Exercise requirements » In the reply, include exactly the lines of the entries below from the first to the line with "export RECOVER_POWER = 25", that line included.

Material for the task »
----
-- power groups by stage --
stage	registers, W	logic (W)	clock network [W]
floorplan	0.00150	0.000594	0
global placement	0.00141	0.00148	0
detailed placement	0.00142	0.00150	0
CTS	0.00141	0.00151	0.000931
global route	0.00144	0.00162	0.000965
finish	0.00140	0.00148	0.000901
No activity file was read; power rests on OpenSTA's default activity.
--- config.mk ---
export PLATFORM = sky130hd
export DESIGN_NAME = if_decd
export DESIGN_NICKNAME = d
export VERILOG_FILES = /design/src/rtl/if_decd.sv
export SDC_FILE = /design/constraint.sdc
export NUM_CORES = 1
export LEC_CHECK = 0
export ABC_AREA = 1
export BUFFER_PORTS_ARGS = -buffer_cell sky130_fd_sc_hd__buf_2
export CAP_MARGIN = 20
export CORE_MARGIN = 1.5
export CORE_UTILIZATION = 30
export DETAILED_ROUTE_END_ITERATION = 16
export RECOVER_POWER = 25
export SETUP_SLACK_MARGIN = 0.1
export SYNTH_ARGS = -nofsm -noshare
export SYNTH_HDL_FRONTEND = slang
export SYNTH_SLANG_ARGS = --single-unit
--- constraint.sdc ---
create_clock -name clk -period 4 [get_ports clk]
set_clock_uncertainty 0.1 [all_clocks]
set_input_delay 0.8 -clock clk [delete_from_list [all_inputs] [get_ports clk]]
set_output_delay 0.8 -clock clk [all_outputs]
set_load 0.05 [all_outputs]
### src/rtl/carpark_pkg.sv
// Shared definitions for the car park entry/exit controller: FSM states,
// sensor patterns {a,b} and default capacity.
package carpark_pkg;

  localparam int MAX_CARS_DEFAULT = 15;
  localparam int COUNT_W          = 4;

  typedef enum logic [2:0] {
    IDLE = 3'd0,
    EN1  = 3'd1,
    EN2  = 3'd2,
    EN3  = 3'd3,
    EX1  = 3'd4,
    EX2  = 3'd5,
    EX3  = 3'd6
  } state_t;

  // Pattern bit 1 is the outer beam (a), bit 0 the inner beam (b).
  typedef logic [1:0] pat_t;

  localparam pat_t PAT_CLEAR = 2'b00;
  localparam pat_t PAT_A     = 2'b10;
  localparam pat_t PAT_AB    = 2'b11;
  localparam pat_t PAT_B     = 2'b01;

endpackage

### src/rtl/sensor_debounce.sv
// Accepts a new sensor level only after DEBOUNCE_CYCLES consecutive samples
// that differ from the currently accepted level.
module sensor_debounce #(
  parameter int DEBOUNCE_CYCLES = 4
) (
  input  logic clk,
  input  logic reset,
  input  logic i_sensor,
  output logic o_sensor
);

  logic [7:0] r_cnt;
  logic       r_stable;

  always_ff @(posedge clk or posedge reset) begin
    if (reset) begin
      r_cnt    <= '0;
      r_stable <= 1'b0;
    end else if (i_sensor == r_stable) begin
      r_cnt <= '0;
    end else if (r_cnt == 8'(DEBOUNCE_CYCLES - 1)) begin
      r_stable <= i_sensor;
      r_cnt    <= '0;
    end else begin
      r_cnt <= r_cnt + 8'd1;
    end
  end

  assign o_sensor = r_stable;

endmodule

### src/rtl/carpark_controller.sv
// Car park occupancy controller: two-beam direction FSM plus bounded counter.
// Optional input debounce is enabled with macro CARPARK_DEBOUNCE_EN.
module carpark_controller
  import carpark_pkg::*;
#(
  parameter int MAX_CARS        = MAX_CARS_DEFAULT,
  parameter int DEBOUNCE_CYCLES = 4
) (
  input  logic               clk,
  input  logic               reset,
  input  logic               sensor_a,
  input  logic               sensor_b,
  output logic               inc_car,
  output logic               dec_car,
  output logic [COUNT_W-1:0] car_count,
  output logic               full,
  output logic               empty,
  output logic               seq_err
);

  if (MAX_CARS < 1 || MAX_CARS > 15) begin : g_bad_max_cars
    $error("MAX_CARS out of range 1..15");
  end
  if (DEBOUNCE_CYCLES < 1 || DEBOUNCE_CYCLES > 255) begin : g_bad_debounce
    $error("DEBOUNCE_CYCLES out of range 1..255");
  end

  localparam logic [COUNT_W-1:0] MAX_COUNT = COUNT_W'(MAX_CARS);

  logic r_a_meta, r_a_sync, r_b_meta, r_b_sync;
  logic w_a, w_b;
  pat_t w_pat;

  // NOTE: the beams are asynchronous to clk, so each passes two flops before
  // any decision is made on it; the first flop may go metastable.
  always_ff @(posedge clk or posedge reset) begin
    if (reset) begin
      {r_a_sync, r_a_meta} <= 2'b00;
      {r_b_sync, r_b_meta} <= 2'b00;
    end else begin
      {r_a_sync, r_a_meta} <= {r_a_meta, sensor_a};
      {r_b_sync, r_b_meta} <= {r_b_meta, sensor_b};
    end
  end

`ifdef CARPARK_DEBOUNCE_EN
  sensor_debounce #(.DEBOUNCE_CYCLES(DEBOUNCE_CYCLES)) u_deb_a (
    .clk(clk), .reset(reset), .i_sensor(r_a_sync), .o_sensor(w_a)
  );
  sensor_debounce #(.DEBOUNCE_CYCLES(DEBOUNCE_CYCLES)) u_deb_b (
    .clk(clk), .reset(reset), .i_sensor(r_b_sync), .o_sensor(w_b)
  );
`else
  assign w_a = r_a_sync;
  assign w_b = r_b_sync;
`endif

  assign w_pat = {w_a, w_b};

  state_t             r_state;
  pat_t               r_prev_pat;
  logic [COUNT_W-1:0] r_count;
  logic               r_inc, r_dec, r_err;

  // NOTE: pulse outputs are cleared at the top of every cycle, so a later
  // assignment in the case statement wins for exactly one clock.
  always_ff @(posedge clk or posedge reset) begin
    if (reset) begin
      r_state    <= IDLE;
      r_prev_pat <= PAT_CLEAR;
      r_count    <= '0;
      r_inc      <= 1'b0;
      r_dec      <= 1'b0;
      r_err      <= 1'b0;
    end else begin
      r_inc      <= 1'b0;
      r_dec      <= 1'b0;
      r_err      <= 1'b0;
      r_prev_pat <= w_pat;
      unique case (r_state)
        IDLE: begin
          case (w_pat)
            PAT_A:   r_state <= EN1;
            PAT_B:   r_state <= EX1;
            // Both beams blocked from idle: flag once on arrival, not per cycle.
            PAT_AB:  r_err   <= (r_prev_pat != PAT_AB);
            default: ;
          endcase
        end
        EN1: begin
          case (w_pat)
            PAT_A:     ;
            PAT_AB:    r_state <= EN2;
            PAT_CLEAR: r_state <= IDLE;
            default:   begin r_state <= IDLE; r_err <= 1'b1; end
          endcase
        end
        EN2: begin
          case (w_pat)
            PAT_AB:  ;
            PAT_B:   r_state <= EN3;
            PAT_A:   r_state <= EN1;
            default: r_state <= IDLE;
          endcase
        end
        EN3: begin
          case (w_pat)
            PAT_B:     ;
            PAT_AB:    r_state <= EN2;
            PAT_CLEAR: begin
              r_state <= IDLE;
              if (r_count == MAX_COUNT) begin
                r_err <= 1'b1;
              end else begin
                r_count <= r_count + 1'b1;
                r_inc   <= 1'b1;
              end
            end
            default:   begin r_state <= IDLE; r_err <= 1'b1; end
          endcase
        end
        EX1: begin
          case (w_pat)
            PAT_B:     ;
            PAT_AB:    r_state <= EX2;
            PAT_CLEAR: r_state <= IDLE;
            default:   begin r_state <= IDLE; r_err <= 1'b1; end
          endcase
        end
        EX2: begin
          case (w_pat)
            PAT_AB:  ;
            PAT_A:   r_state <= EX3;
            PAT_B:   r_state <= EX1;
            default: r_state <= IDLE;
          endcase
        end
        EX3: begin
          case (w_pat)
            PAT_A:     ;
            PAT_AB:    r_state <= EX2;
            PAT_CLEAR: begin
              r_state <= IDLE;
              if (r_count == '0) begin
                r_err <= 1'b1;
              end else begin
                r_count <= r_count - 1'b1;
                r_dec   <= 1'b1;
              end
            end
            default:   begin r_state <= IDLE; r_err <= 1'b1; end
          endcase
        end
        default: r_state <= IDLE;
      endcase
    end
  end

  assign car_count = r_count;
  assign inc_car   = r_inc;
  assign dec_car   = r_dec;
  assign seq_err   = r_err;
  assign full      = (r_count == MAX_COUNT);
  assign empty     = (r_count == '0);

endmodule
----
Reply »
-- power groups by stage --
stage	registers, W	logic (W)	clock network [W]
floorplan	0.00150	0.000594	0
global placement	0.00141	0.00148	0
detailed placement	0.00142	0.00150	0
CTS	0.00141	0.00151	0.000931
global route	0.00144	0.00162	0.000965
finish	0.00140	0.00148	0.000901
No activity file was read; power rests on OpenSTA's default activity.
--- config.mk ---
export PLATFORM = sky130hd
export DESIGN_NAME = if_decd
export DESIGN_NICKNAME = d
export VERILOG_FILES = /design/src/rtl/if_decd.sv
export SDC_FILE = /design/constraint.sdc
export NUM_CORES = 1
export LEC_CHECK = 0
export ABC_AREA = 1
export BUFFER_PORTS_ARGS = -buffer_cell sky130_fd_sc_hd__buf_2
export CAP_MARGIN = 20
export CORE_MARGIN = 1.5
export CORE_UTILIZATION = 30
export DETAILED_ROUTE_END_ITERATION = 16
export RECOVER_POWER = 25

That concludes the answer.